» Data records
*****
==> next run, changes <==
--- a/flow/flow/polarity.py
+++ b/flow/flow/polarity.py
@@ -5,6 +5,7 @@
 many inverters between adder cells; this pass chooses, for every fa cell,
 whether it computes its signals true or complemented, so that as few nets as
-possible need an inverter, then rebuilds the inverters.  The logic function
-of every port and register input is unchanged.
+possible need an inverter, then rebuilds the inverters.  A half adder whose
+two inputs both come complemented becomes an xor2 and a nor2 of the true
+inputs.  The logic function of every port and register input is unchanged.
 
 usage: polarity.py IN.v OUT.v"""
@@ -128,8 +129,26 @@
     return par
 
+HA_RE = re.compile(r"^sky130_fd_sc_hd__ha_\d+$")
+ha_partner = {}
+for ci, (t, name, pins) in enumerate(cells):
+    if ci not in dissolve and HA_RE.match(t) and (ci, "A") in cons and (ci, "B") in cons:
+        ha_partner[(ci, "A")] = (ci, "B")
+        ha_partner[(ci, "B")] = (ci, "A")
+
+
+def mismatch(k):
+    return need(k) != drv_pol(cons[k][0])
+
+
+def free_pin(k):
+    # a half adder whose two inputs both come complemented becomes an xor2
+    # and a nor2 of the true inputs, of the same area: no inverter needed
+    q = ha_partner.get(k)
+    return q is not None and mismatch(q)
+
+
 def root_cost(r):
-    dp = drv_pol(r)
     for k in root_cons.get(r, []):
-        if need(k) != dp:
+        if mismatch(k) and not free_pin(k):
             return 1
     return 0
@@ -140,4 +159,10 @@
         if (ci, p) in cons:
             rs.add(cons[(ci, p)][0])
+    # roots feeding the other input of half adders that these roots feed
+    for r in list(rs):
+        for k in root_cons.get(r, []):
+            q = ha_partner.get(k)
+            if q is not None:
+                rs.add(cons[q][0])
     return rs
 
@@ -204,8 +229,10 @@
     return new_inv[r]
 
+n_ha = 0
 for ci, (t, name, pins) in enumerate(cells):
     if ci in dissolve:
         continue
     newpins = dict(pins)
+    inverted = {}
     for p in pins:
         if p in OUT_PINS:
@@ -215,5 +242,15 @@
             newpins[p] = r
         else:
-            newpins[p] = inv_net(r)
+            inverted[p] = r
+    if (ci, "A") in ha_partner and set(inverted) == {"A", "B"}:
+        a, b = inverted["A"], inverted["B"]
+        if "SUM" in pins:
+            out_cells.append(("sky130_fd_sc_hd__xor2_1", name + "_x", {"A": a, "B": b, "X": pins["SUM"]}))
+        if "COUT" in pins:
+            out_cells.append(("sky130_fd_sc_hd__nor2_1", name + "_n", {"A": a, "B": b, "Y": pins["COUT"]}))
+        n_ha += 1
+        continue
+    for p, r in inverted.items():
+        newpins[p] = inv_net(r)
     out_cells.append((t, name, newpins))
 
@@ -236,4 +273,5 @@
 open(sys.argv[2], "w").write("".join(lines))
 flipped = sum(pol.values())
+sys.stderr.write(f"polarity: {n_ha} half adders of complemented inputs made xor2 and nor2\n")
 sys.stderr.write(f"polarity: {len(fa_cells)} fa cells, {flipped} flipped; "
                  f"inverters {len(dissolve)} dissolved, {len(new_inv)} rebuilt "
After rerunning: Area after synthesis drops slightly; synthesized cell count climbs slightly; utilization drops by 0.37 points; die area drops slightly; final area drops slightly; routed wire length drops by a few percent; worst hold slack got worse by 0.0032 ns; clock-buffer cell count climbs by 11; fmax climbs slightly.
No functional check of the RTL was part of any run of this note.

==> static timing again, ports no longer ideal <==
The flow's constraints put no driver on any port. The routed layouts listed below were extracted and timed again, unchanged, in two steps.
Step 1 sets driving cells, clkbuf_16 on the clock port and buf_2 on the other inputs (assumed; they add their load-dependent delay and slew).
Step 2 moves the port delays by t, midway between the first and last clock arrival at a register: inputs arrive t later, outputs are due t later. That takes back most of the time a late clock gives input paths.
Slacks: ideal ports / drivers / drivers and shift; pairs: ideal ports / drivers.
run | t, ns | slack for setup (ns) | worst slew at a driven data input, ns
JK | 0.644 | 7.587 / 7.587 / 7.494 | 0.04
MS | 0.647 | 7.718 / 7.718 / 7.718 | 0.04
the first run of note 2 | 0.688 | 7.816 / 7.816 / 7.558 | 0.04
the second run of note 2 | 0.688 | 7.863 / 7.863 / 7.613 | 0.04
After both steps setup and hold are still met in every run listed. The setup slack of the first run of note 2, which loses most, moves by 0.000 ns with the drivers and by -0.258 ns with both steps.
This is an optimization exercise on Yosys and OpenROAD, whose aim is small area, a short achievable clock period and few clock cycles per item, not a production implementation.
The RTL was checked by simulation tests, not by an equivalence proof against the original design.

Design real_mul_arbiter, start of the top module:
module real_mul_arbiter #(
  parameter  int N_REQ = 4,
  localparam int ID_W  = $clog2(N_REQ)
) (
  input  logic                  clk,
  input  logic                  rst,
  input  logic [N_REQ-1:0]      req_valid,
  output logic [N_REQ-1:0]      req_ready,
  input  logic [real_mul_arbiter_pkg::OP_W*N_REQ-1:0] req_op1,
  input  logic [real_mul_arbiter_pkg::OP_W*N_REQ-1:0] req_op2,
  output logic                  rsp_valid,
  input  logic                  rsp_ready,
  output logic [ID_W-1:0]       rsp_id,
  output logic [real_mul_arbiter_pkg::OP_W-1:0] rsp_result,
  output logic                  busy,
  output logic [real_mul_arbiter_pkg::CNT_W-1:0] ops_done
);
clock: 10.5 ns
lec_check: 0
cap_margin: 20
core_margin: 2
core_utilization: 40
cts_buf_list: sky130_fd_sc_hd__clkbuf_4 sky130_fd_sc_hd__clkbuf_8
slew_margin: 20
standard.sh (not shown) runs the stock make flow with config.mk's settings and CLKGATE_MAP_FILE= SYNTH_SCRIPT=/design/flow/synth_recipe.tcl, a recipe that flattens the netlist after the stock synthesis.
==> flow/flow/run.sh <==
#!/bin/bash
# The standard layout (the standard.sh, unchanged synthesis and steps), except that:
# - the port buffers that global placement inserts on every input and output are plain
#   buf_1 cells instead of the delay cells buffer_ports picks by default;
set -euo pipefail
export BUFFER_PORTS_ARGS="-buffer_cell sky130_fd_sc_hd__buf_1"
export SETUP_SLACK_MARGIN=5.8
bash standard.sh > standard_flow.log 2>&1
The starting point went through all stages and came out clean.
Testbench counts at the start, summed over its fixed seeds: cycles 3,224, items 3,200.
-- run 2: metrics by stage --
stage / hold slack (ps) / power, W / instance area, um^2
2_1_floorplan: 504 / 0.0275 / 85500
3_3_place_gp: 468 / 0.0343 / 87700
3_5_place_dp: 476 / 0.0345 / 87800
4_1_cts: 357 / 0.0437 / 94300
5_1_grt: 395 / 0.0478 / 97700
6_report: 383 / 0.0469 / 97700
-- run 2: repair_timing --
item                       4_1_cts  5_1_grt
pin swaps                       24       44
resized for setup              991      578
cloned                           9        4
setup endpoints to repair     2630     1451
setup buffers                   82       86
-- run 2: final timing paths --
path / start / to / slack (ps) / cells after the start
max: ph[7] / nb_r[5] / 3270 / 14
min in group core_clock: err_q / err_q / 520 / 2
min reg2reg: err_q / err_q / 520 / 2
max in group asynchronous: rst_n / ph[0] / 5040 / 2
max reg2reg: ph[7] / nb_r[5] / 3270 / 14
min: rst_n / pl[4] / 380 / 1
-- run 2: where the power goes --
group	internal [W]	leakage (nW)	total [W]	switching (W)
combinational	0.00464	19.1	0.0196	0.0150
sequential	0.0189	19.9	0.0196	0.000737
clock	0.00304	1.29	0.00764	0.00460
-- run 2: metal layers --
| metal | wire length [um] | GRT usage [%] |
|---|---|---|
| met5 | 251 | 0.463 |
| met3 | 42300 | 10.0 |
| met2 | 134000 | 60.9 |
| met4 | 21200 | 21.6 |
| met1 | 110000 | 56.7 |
*****
All lines in the data above from the one with "Slacks: ideal ports" through the one with "the second run" must be repeated exactly, and no others.

» Answer to the exercise
Slacks: ideal ports / drivers / drivers and shift; pairs: ideal ports / drivers.
run | t, ns | slack for setup (ns) | worst slew at a driven data input, ns
JK | 0.644 | 7.587 / 7.587 / 7.494 | 0.04
MS | 0.647 | 7.718 / 7.718 / 7.718 | 0.04
the first run of note 2 | 0.688 | 7.816 / 7.816 / 7.558 | 0.04
the second run of note 2 | 0.688 | 7.863 / 7.863 / 7.613 | 0.04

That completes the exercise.